Chances and opportunities

When pessimists think they're taking a chance, optimists feel they're grasping a great opportunity.

Illusions of Patterns

The human understanding, once it has adopted an opinion, collects any instances that conform it, and through the contrary instances may be more numerous and more weighty, it either does not notice them or else rejects them, in order that this opinion will remain unshaken.

Francis Bacon

Tuesday, January 27, 2015

Regret is overrated

Regret is an emotion, and it is also a punishment that we administer to ourselves. The fear of regret is a factor in many of the decisions that people make (‘Don’t do this, you will regret it’ is a common warning), and the actual experience of regret is familiar.
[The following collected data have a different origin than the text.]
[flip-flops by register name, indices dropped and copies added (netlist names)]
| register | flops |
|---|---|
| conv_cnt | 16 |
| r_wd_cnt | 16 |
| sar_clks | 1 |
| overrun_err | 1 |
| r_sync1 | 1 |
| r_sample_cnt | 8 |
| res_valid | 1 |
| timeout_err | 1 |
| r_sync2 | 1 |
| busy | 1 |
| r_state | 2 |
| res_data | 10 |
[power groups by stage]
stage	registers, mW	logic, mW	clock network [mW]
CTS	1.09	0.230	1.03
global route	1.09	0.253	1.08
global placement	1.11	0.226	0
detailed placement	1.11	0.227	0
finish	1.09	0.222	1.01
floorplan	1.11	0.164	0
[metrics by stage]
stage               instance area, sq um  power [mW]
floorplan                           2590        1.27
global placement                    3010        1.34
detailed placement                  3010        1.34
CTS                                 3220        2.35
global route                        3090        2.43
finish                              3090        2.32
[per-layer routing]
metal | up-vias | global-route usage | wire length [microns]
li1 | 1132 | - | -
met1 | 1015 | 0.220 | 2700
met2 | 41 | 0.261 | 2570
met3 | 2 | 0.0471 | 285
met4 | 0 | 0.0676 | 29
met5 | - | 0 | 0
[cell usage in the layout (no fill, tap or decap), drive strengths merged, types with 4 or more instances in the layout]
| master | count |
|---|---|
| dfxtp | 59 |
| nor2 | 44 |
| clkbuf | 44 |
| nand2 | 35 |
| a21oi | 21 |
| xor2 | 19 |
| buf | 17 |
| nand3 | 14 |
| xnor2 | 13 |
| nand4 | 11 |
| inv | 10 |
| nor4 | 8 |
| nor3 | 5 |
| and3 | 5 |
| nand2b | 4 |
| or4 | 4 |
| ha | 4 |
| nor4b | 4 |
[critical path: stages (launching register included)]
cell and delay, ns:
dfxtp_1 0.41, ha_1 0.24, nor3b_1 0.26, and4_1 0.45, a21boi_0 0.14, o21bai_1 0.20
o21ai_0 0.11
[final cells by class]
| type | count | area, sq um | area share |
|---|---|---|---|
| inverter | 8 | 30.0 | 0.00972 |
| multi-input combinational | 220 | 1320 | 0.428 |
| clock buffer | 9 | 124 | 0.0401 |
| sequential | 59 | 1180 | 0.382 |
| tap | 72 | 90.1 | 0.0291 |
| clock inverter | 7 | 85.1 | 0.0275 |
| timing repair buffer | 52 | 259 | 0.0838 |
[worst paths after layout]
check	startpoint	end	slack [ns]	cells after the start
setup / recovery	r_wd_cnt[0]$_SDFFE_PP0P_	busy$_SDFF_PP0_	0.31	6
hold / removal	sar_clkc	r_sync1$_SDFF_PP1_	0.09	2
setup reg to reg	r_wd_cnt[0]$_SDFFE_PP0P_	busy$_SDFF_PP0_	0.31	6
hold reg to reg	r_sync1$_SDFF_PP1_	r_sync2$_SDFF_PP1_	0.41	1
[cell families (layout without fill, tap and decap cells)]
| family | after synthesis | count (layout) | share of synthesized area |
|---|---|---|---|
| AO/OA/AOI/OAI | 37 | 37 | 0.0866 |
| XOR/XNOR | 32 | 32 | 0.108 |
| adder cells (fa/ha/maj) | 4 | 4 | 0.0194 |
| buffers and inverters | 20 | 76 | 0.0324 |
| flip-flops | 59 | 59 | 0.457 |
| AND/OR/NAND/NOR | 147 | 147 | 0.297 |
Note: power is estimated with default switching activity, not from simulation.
**config.mk**
```make
export PLATFORM = sky130hd
export DESIGN_NAME = voxel_frame_sequencer_flat
export DESIGN_NICKNAME = d
export VERILOG_FILES = /design/src/rtl/voxel_frame_sequencer_if.sv /design/src/rtl/voxel_frame_sequencer.sv /design/src/flat_wrapper.sv
export SDC_FILE = /design/constraint.sdc
export NUM_CORES = 1
export LEC_CHECK = 0
export ABC_AREA = 1
export CAP_MARGIN = 20
export CORE_AREA = 2 2 249 251
export DETAILED_ROUTE_END_ITERATION = 8
export DIE_AREA = 0 0 251 253
export PLACE_DENSITY_LB_ADDON = 0.08
export SLEW_MARGIN = 0
export SYNTH_ARGS = -nofsm -noshare
export SYNTH_HDL_FRONTEND = slang
export SYNTH_SLANG_ARGS = --single-unit
```
**constraint.sdc**
```tcl
create_clock -name clk -period 1.9 [get_ports clk]
set_input_delay 0.38 -clock clk [delete_from_list [all_inputs] [get_ports clk]]
set_output_delay 0.38 -clock clk [all_outputs]
set_load 0.02 [all_outputs]
```
<file path="src/rtl/plic_core.sv">
// plic_core: interrupt-processing core of a RISC-V PLIC (no bus interface).
// Per-source gateway (level/edge capture, pending and in-service tracking) feeding a per-target
// arbiter (enable mask, priority, threshold, highest-priority / lowest-ID selection).
//
// Ports:
//   clk_i         single clock, rising edge
//   rst_ni        synchronous active-low reset
//   intr_src_i    raw interrupt lines, bit k is source ID k+1
//   le_i          per-source trigger mode, 0 = level, 1 = rising edge
//   prio_i        per-source priority, source bit k at [k*PRIOW +: PRIOW]
//   ie_i          per-target enable mask, target t at [t*N_SOURCE +: N_SOURCE]
//   threshold_i   per-target priority threshold
//   claim_i       per-target claim strobe, claims that target's current irq_id_o
//   complete_i    per-target completion strobe
//   complete_id_i per-target ID being completed
//   ip_o          pending bits (registered)
//   irq_o         per-target interrupt request (registered)
//   irq_id_o      per-target winning source ID, 0 when no request (registered)
module plic_core #(
  parameter int unsigned N_SOURCE = 32,
  parameter int unsigned N_TARGET = 1,
  parameter int unsigned MAX_PRIO = 7,
  localparam int unsigned PRIOW = $clog2(MAX_PRIO + 1),
  localparam int unsigned SRCW  = $clog2(N_SOURCE + 1)
) (
  input  logic                         clk_i,
  input  logic                         rst_ni,
  input  logic [N_SOURCE-1:0]          intr_src_i,
  input  logic [N_SOURCE-1:0]          le_i,
  input  logic [N_SOURCE*PRIOW-1:0]    prio_i,
  input  logic [N_TARGET*N_SOURCE-1:0] ie_i,
  input  logic [N_TARGET*PRIOW-1:0]    threshold_i,
  input  logic [N_TARGET-1:0]          claim_i,
  input  logic [N_TARGET-1:0]          complete_i,
  input  logic [N_TARGET*SRCW-1:0]     complete_id_i,
  output logic [N_SOURCE-1:0]          ip_o,
  output logic [N_TARGET-1:0]          irq_o,
  output logic [N_TARGET*SRCW-1:0]     irq_id_o
);

  logic [N_SOURCE-1:0]       src_q;
  logic [N_SOURCE-1:0]       ip_q, ip_d;
  logic [N_SOURCE-1:0]       ia_q, ia_d;
  logic [N_TARGET-1:0]       irq_q, irq_d;
  logic [N_TARGET*SRCW-1:0]  irq_id_q, irq_id_d;

  logic [N_SOURCE-1:0]       claim_vec;
  logic [N_SOURCE-1:0]       complete_vec;
  logic [N_SOURCE-1:0]       set_vec;

  logic [PRIOW-1:0]          max_prio [N_TARGET];
  logic [SRCW-1:0]           win_id   [N_TARGET];

  // Claim/complete decode. ID 0 never matches a source; IDs above N_SOURCE match nothing.
  always_comb begin
    claim_vec    = '0;
    complete_vec = '0;
    for (int k = 0; k < int'(N_SOURCE); k++) begin
      for (int t = 0; t < int'(N_TARGET); t++) begin
        if (claim_i[t] && (irq_id_q[t*SRCW +: SRCW] == SRCW'(k + 1))) begin
          claim_vec[k] = 1'b1;
        end
        if (complete_i[t] && (complete_id_i[t*SRCW +: SRCW] == SRCW'(k + 1))) begin
          complete_vec[k] = 1'b1;
        end
      end
    end
  end

  // Gateway: pending is only raised while the source is not in service, so a claimed source
  // stays gated until completed. A complete that arrives while still pending is ignored.
  always_comb begin
    set_vec = (le_i & intr_src_i & ~src_q) | (~le_i & intr_src_i);
    ip_d    = (ip_q | (set_vec & ~ia_q & ~ip_q)) & ~(ip_q & claim_vec);
    ia_d    = (ia_q | (set_vec & ~ia_q)) & ~(ia_q & ~ip_q & complete_vec);
  end

  // Arbiter: strict '>' keeps the lowest ID on ties and stops priority-0 sources from winning.
  always_comb begin
    irq_d    = '0;
    irq_id_d = '0;
    for (int t = 0; t < int'(N_TARGET); t++) begin
      max_prio[t] = '0;
      win_id[t]   = '0;
      for (int k = 0; k < int'(N_SOURCE); k++) begin
        if (ip_q[k] && ie_i[t*N_SOURCE + k] &&
            (prio_i[k*PRIOW +: PRIOW] > max_prio[t])) begin
          max_prio[t] = prio_i[k*PRIOW +: PRIOW];
          win_id[t]   = SRCW'(k + 1);
        end
      end
      irq_d[t]                 = max_prio[t] > threshold_i[t*PRIOW +: PRIOW];
      irq_id_d[t*SRCW +: SRCW] = irq_d[t] ? win_id[t] : '0;
    end
  end

  always_ff @(posedge clk_i) begin
    if (!rst_ni) begin
      src_q    <= '0;
      ip_q     <= '0;
      ia_q     <= '0;
      irq_q    <= '0;
      irq_id_q <= '0;
    end else begin
      src_q    <= intr_src_i;
      ip_q     <= ip_d;
      ia_q     <= ia_d;
      irq_q    <= irq_d;
      irq_id_q <= irq_id_d;
    end
  end

  assign ip_o     = ip_q;
  assign irq_o    = irq_q;
  assign irq_id_o = irq_id_q;

endmodule

</file>
<file path="config.mk">
export PLATFORM = sky130hd
export DESIGN_NAME = plic_core
export DESIGN_NICKNAME = d
export VERILOG_FILES = /design/src/rtl/plic_core.sv
export SDC_FILE = /design/constraint.sdc
export NUM_CORES = 1
export LEC_CHECK = 0
export ABC_AREA = 1
export CORE_UTILIZATION = 44
export DETAILED_ROUTE_END_ITERATION = 7
export PLACE_DENSITY = 0.87
export SLEW_MARGIN = 10
export SYNTH_ARGS = -nofsm -noshare
export SYNTH_HDL_FRONTEND = slang
export SYNTH_SLANG_ARGS = --single-unit
</file>
<file path="constraint.sdc">
create_clock -name clk_i -period 37.2 [get_ports clk_i]
set_input_delay 7.44 -clock clk_i [delete_from_list [all_inputs] [get_ports clk_i]]
set_output_delay 7.44 -clock clk_i [all_outputs]
set_load 0.005 [all_outputs]
</file>
==> Word level (Yosys, flattened, before mapping) <==
Cells that the tools add are included.
{ "classes": {"add_sub_neg": 0, "multipliers": 0, "div_mod_pow": 0, "magnitude_cmp": 33, "n_eq_ne": 64, "shift": 0, "n_mux": 128, "bitwise_logic": 21, "n_reduce_logical": 130} }
{ "ops": {"columns": ["op", "n"], "rows": [
  ["32-bit AND", 10],
  ["6-bit by 5-bit == test with 1-bit output, second input constant", 32],
  ["32-bit NOT", 6],
  ["6-bit two-way mux", 31],
  ["1-bit logical AND", 128],
  ["6-bit by 4-bit == test with 1-bit output, second input constant", 16],
  ["3-bit greater-than comparator", 32],
  ["3-bit two-way mux", 32],
  ["32-bit bitwise OR", 3],
  ["1-bit two-way mux", 65],
  ["6-bit by 3-bit == test with 1-bit output, second input constant", 8],
  ["6-bit by 2-bit == test with 1-bit output, second input constant", 4],
  ["6-bit by 1-bit == test with 1-bit output, second input constant", 2],
  ["6-bit == test, second input constant", 2],
  ["3-bit by 1-bit greater-than comparator with 1-bit output, second input constant", 1],
  ["3-bit OR reduction", 1],
  ["1-bit NOT", 2],
  ["2-bit AND reduction", 1]
]} }
{ "totals": {"regBits": 103, "latch_bits": 0, "ramBits": 0, "mem_bits_ro": 0, "input_bits": 205, "word_cells": 382, "n_memories": 0} }

==> Longest topological paths before layout <==
Gate-level depths: netlist of the first run.
{ "depth": {"ltp_word": 99, "ltp_mapped": 250, "mapped_depth_nobuf": 250} }

==> Least setup slack after synthesis of the first run <==
No wires, ideal clock.
{ "synth_timing": {"path_type": "input-to-reg", "startpoint": "input port ie_i[0]", "endpoint": "register irq_id_q[0] (netlist: irq_id_o[0])", "arrival_time_ps": 37170, "path_slack_ps": -41, "cell_stages": 227, "n_path_buf": 0, "path_cell_list": "nand2_1 inv_2 nand3_1 ha_1 nand3_1 nand2_1 nand2_4 nand2_1 o21ai_1 ha_1 inv_1 o21bai_1 inv_1 nand2_4 nand2_4 nand2_1 o21ai_0 ha_1 (+191 left out) or2_2 nand2_1 ha_1 nand2_1 o21ai_0 nand4_1 inv_1 nand2_1 o21ai_1 ha_1 nand2_1 nor2_1 a211oi_1 nor3_1 inv_1 nor2_1 inv_1 a21oi_1"} }
{ "synth_between": {"elab_chain_cells": 99, "word_cells_on_any_way": 130, "cone_classes": "order compare: 32; mux: 63; bitwise: 1; reduce/logical: 34"} }
{ "synth_rtl": {"columns": ["element", "line", "text"], "rows": [
  ["from (decl)", "31", "input logic [N_TARGET*N_SOURCE-1:0] ie_i,"],
  ["1-bit logical AND * (2 in series)", "86", "if (ip_q[k] && ie_i[t*N_SOURCE + k] &&"],
  ["3-bit two-way mux", "86", null],
  ["3-bit greater-than comparator", "87", "(prio_i[k*PRIOW +: PRIOW] > max_prio[t])) begin"],
  ["1-bit logical AND", "86", null],
  ["3-bit two-way mux", "86", null],
  ["3-bit greater-than comparator", "87", null],
  ["1-bit logical AND", "86", null],
  ["3-bit two-way mux", "86", null],
  ["(+82 left out)", null, null],
  ["1-bit logical AND", "86", null],
  ["3-bit two-way mux", "86", null],
  ["3-bit greater-than comparator", "87", null],
  ["1-bit logical AND", "86", null],
  ["3-bit two-way mux", "86", null],
  ["3-bit greater-than comparator", "92", "irq_d[t] = max_prio[t] > threshold_i[t*PRIOW +: PRIOW];"],
  ["1-bit NOT (no line)", null, null],
  ["3-bit OR reduction (no line)", null, null],
  ["to (signal assigned)", "109", "irq_id_q <= irq_id_d;"],
  ["to (decl)", "45", "logic [N_TARGET*SRCW-1:0] irq_id_q, irq_id_d;"]
]} }
Mark *: on every way between the ends. The rest lies on a longest branch, timed or not.
A chain may end at the register's enable or synchronous reset.

==> Worst setup path in the final report of the first run <==
Same ends and word-level chain as after synthesis.

==> out/results.txt, run 1 <==
Ys async rst share: 0
Fraction of layout cells with a size suffix above 1: 0.296
Die area: 19100 sq um
Fin nets: 1945
Max_cap viols: 0
Post-layout util: 0.746
Psw: 0.000264 W
Hold buffers post-CTS: 0
Syn_area_per_cell: 6.32 sq um
GR Util All Layers: 0.281
Flop pwr share: 0.214
Peak Freq: 27.1 MHz
Total number of vias: 10531
Pwr Density: 46.5 nW/um^2
First-iteration detailed-routing DRC count: 705
Final Wtd Congestion: 0.928
CP endpoint kind: flip-flop
Htree depth: 3
Most used DFF post-synth: dfxtp_1
CP most frequent cell: nand2_4
Pin count of the biggest net entering global routing: 66
Rel. slew slack: 0.484
Clock-pin slew on the worst setup and hold paths: 70 ps
Logic gate share of total power: 0.645
Power Internal: 0.000362 W
Cts bufs inserted: 9
Switching power share of the total: 0.422
Cells after Synth: 1289
Remaining Overflow, GRT: 0
Total I/O pin count: 244
Initial antenna violation count: 0
CP startpoint kind: input pin
Clock share of power: 0.141
Setup-failing EPs final: 0
Final setup skew: 8.62 ps
Longest Clk Path Bufs: 2
Most instantiated library cell after synthesis: nand2_1
Worst skew pair latency: 350 ps
Die height: 138 um
Fill cells: 1241
Post-Syn Area: 8150 sq um
Synth area leader: dfxtp_1
Clk sinks: 103
Core area: 18000 sq um
Diodes inserted: 0
First-pass GRT wire length: 44.4 mm
CTS tree: built
Req. time, crit path: 37490 ps
WL/cell: 16.7 um
Hold crit path type: flip-flop to flip-flop
Layout area overhead: 65.2%
Dpl ws: -2980 ps
EDFF count, synth: 0
Initial Utilization: 0.452
Placed instance count: 1871
Final Max Slew Viols: 0
Top post-synthesis cells by area: dfxtp_1 25%, nand2_1 14%, inv_1 9.3%
Slowest cell on crit path: clkdlybuf4s50_1
IO Port Bufs: 243
Worst path arrival time: 37200 ps
Setup Crit Path Kind: input pin to flip-flop
Final HPWL DP: 22.2 mm
Commonest cells post-synth: 304 x nand2_1, 201 x inv_1, 113 x nor2_1, 103 x dfxtp_1, 96 x nand3_1
Worst-margin pin slew: 768 ps
Post-route ant nets: 0
Cell Count, Final, Fillers Out: 1932
Largest vdd supply drop: 0.0310 mV
Final hold vios: 0
Post-DR vias/cell: 5.45
Synthesized flop and latch total: 103
Number of global-route vias before repair: 9726
Syn. warnings: 0
Period utilisation layout: 0.992
Tmin final: 36920 ps
Post-synthesis sequential area ratio: 0.253
Cell Rows: 49
Status: finished clean
Final WS setup: 284 ps
Post-synth net total: 1535
Synth top area share: 0.253
Die X: 138 um
Synth unique cells: 44
Critical path fanouts, max: 5
WL final: 32.2 mm
Residual DRC: 0
LEAKAGE: 6.59 nW
CTS Root Cell: clkbuf_16
CP max stage delay: 480 ps
Drt first pass iters: 6
## metal layers
layer / global-route usage / vias up / routed length (um) / share of wire
met3: 0.0457 / 147 / 2330 / 0.072
met4: 0.0972 / 0 / 1460 / 0.045
met5: 0 / - / 0 / 0
met1: 0.330 / 4823 / 12300 / 0.38
li1: - / 5015 / - / -
met2: 0.514 / 546 / 16100 / 0.50
## cell families after synthesis
| group | after synthesis | synth area share |
|---|---|---|
| AND/OR/NAND/NOR | 698 | 0.418 |
| buffers and inverters | 232 | 0.107 |
| AO/OA/AOI/OAI | 215 | 0.159 |
| flip-flops | 103 | 0.253 |
| adder cells (fa/ha/maj) | 41 | 0.0630 |
## repair_timing
action	CTS	global route
pin swaps	22	149
gates resized for setup	76	197
setup endpoints to repair	7	7
setup buffers	3	43
## sequential cells by signal (all words and copies together) (netlist names)
name	flops
ia_q	32
src_q	32
irq_id_o	6
irq_o	1
ip_o	32
## critical path: cells and delay by family
| family | cells | cell delay, ps |
|---|---|---|
| AOI/OAI and AO/OA | 45 | 5630 |
| adders and majority gates | 31 | 8260 |
| buffers and inverters | 16 | 1780 |
| and+or+nand+nor | 143 | 14080 |
## path summary, 6_finish.rpt
| path | from | endpoint | slack, ps | cells past startpoint |
|---|---|---|---|---|
| worst min register to register | ia_q[12] | ia_q[12] | 460 | 2 |
| worst max register to register | ip_o[0] | irq_id_o[0] | 7440 | 234 |
| worst min-delay path | ia_q[12] | ia_q[12] | 460 | 2 |
| worst max-delay path | ie_i[0] | irq_id_o[0] | 280 | 235 |
## layout make-up
type	count	area [sq um]	share of cell area
multi-input combinational	954	6310	0.469
timing repair buffer	411	3700	0.275
sequential	103	2060	0.153
inverter	220	827	0.0615
tap	229	287	0.0213
clock buffer	12	246	0.0183
clock inverter	3	20.0	0.00149
## cells in the final DEF, fill, tap and decap left out, types with 9 or more instances in the layout
cell type / n
nand2_4: 39
nand3_2: 44
nand3_1: 85
nand2_2: 82
o21ai_4: 17
inv_1: 193
clkbuf_16: 9
o31ai_1: 10
o21ai_2: 28
inv_2: 25
buf_4: 165
or2_4: 9
a31oi_1: 11
ha_4: 23
nor2_2: 10
nand2_1: 267
a21oi_1: 58
ha_1: 18
clkdlybuf4s50_1: 240
nor3_1: 15
dfxtp_1: 103
a21oi_2: 10
nor2_1: 101
o21ai_0: 37
## per-stage QoR
| step | hold WS, ps | setup TNS, ps | power [W] | instance area, sq um |
|---|---|---|---|---|
| after global placement | 444 | -7100 | 0.000408 | 11700 |
| after floorplan | 433 | 0 | 0.000307 | 8150 |
| final | 465 | 0 | 0.000626 | 13500 |
| after detailed placement | 458 | -19980 | 0.000420 | 11700 |
| after global routing | 489 | -8060 | 0.000663 | 13500 |
| after CTS | 467 | 0 | 0.000522 | 12200 |
## power by group through the flow
| stage | combinational (W) | sequential [W] | clock, W |
|---|---|---|---|
| after global routing | 0.000436 | 0.000135 | 0.0000926 |
| final | 0.000404 | 0.000134 | 0.0000882 |
| after floorplan | 0.000176 | 0.000132 | 0 |
| after global placement | 0.000273 | 0.000135 | 0 |
| after detailed placement | 0.000285 | 0.000135 | 0 |
| after CTS | 0.000301 | 0.000133 | 0.0000880 |
Note: power is estimated with default switching activity, not from simulation.
==> run 2: changes to the inputs <==
--- a/config.mk
+++ b/config.mk
@@ -5,8 +5,7 @@
 export SDC_FILE = /design/constraint.sdc
 export NUM_CORES = 1
 export LEC_CHECK = 0
-export ABC_AREA = 1
-export CORE_UTILIZATION = 44
+export CORE_UTILIZATION = 45
 export DETAILED_ROUTE_END_ITERATION = 7
 export PLACE_DENSITY = 0.87
 export SLEW_MARGIN = 10
==> out/results.txt, run 2 <==
Critical path fanouts, max: 5 (unchanged)
Largest vdd supply drop: 0.0404 mV (+30%)
Max_cap viols: 0 (unchanged)
Most used DFF post-synth: dfxtp_1
Final hold slack: 472 ps (+7.07 ps)
EDFF count, synth: 0 (unchanged)
Pin count of the biggest net entering global routing: 58 (-12%)
Post-synth net total: 1504 (-2.0%)
Die height: 144 um (+4.4%)
Syn. warnings: 0 (unchanged)
Synth unique cells: 104 (+140%)
Remaining Overflow, GRT: 0 (unchanged)
GR Util All Layers: 0.371 (+0.0901)
CP max stage delay: 400 ps (-80 ps)
Total number of vias: 13361 (+27%)
Core area: 19700 sq um (+9.0%)
Synth area leader: dfxtp_1
Register-to-register setup slack: -3050 ps (-10490 ps)
Hold crit path type: flip-flop to flip-flop
Pwr Density: 47.0 nW/um^2 (+1.0%)
Syn_area_per_cell: 7.23 sq um (+14%)
Status: finished, violations left
Clock-pin slew on the worst setup and hold paths: 70 ps (about the same)
Cells after Synth: 1258 (-2.4%)
Top post-synthesis cells by area: dfxtp_1 23%, ha_1 5.6%, nor2_1 5.5%
Post-layout util: 0.818 (+0.0718)
Commonest cells post-synth: 134 x nor2_1, 124 x nand2_1, 103 x dfxtp_1, 96 x inv_1, 94 x a21oi_1
Unrepaired setup endpoints after global routing: yes
Most frequent cells in the layout: 352 x buf_4, 236 x clkdlybuf4s50_1, 112 x nand2_1, 103 x dfxtp_1, 101 x nor2_1
Period utilisation layout: 1.26 (+0.271)
Initial Utilization: 0.463 (+0.0106)
Req. time, crit path: 37460 ps (-30 ps)
Initial antenna violation count: 2 (+2)
Longest Clk Path Bufs: 2 (unchanged)
Total I/O pin count: 244 (unchanged)
Cts bufs inserted: 9 (unchanged)
Final Max Slew Viols: 0 (unchanged)
Clk sinks: 103 (unchanged)
CTS Root Cell: clkbuf_16
Commonest non-fill, non-tap cell in the layout: buf_4
Switching power share of the total: 0.420 (-0.00214)
WL/cell: 21.0 um (+26%)
Power Internal: 0.000439 W (+21%)
Post-route ant nets: 0 (unchanged)
Logic gate share of total power: 0.695 (+0.050)
CP startpoint kind: input pin
Number of global-route vias before repair: 12193 (+25%)
Final Cell Area: 16100 sq um (+20%)
Fraction of layout cells with a size suffix above 1: 0.340 (+0.0437)
Die area: 20800 sq um (+9.0%)
Psw: 0.000317 W (+20%)
Fin nets: 2093 (+7.6%)
Synth top area share: 0.227 (-0.0263)
CP endpoint kind: flip-flop
Area occupied by multi-input gates: 7880 sq um (+25%)
Final HPWL DP: 29.1 mm (+31%)
Flop pwr share: 0.178 (-0.036)
Ys async rst share: 0 (unchanged)
Worst-margin pin slew: 843 ps (+75.3 ps)
Slowest cell on crit path: or3_4
Drt first pass iters: 8 (+2)
Die X: 144 um (+4.4%)
Final setup skew: 13.2 ps (+4.57 ps)
Residual DRC: 0 (unchanged)
Fill cells: 1193 (-3.9%)
Setup Crit Path Kind: input pin to flip-flop
Cell Count, Final, Fillers Out: 2118 (+9.6%)
Post-Syn Area: 9090 sq um (+12%)
CP most frequent cell: ha_4
Cell Rows: 51 (+4.1%)
Post-DR vias/cell: 6.31 (+16%)
Post-synthesis sequential area ratio: 0.227 (-0.0263)
WL final: 44.5 mm (+38%)
Final Wtd Congestion: 0.946 (+1.9%)
Worst skew pair latency: 350 ps (about the same)
Rel. slew slack: 0.437 (-0.0475)
First-iteration detailed-routing DRC count: 1247 (+77%)
Final hold vios: 0 (unchanged)
Peak Freq: 21.3 MHz (-21%)
Tmin final: 47010 ps (+10100 ps)
Total power: 0.000756 W (+21%)
Most instantiated library cell after synthesis: nor2_1
Worst path arrival time: 47280 ps (+10080 ps)
Area after DPL: 14000 sq um (+19%)
Setup-failing EPs final: 7 (+7)
IO Port Bufs: 243 (unchanged)
Placed instance count: 1973 (+5.5%)
Register area: 2060 sq um (unchanged)
Failing checks: negative setup slack
Final WS setup: -9810 ps (-10100 ps)
Htree depth: 3 (unchanged)
LEAKAGE: 6.81 nW (+3.4%)
CTS tree: built
Synthesized flop and latch total: 103 (unchanged)
Layout area overhead: 76.9%
Clock share of power: 0.126 (-0.015)
First-pass GRT wire length: 60.6 mm (+37%)
run 2: through the flow:
step / setup slack (ps) / TNS, ps
global route: -11250 / -78040
floorplan: -7370 / -51110
detailed placement: -9600 / -66270
global placement: -8280 / -57190
CTS: -7860 / -54430
finish: -9810 / -67960
run 2: repair_timing:
item / CTS / global route
buffers inserted: 100 / 29
setup endpoints to repair: 7 / 7
gates resized for setup: 85 / 90
cloned: 0 / 0
pin swaps: 155 / 151
hold buffers: 0 / 0
run 2: cell type report:
| class | count | area share |
|---|---|---|
| clock inverters | 7 | 0.00490 |
| multi-input cells | 1036 | 0.490 |
| well taps | 265 | 0.0206 |
| flip-flops and latches | 103 | 0.128 |
| clock buffers | 9 | 0.0140 |
| diodes | 1 | 0.000156 |
| repair buffers | 600 | 0.319 |
| inverters | 97 | 0.0230 |
run 2: worst paths after layout:
| check | startpoint | end | cells after the start |
|---|---|---|---|
| max | ie_i[0] | irq_id_o[4] | 228 |
| min | ia_q[4] | ia_q[4] | 2 |
| max reg2reg | ip_o[0] | irq_id_o[4] | 227 |
| min reg2reg | ia_q[4] | ia_q[4] | 2 |
run 2: cells by family (layout without fill, tap and decap cells):
group	count (synthesis)	count (layout)	synth area share
and+or+nand+nor	557	557	0.310
AOI/OAI and AO/OA	424	424	0.338
buffers and inverters	119	713	0.0520
DFF	103	103	0.227
adders and majority gates	47	47	0.0633
muxes	8	8	0.00991
other	0	1	0
run 2: routing by layer:
| metal | up-vias | track usage | routed length [um] |
|---|---|---|---|
| met5 | - | 0 | 13 |
| met1 | 6242 | 0.443 | 16500 |
| met4 | 2 | 0.149 | 2660 |
| li1 | 5915 | - | - |
| met3 | 266 | 0.0745 | 4380 |
| met2 | 936 | 0.648 | 21000 |
run 2: power groups by stage:
stage | Clock [W] | Sequential [W] | Combinational, W
floorplan | 0 | 0.000132 | 0.000219
global placement | 0 | 0.000136 | 0.000370
detailed placement | 0 | 0.000136 | 0.000380
CTS | 0.0000952 | 0.000134 | 0.000440
global route | 0.000100 | 0.000136 | 0.000554
finish | 0.0000954 | 0.000135 | 0.000526
run 2: critical path, delay by kind of cell:
family / cells / cell delay, ps
compound gates: 93 / 16240
fa+ha+maj: 37 / 9690
simple gates: 80 / 11000
buf+inv: 13 / 1150
mux: 5 / 1580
The emotional state has been well described by two Dutch psychologists, who noted that regret is “accompanied by feelings that one should have known better, by a sinking feeling, by thoughts about the mistake one has made and the opportunities lost, by a tendency to kick oneself and to correct one’s mistake, and by wanting to undo the event and to get a second chance.” Intense regret is what you experience when you can most easily imagine yourself doing something other than what you did.

Decision makers know that they are prone to regret, and the anticipation of that painful emotion plays a part in many decisions.

We spend much of our day anticipating, and trying to avoid, the emotional pains we inflict on ourselves. Susceptibility regret, like susceptibility to fainting spells, is a fact of life to which one must adjust.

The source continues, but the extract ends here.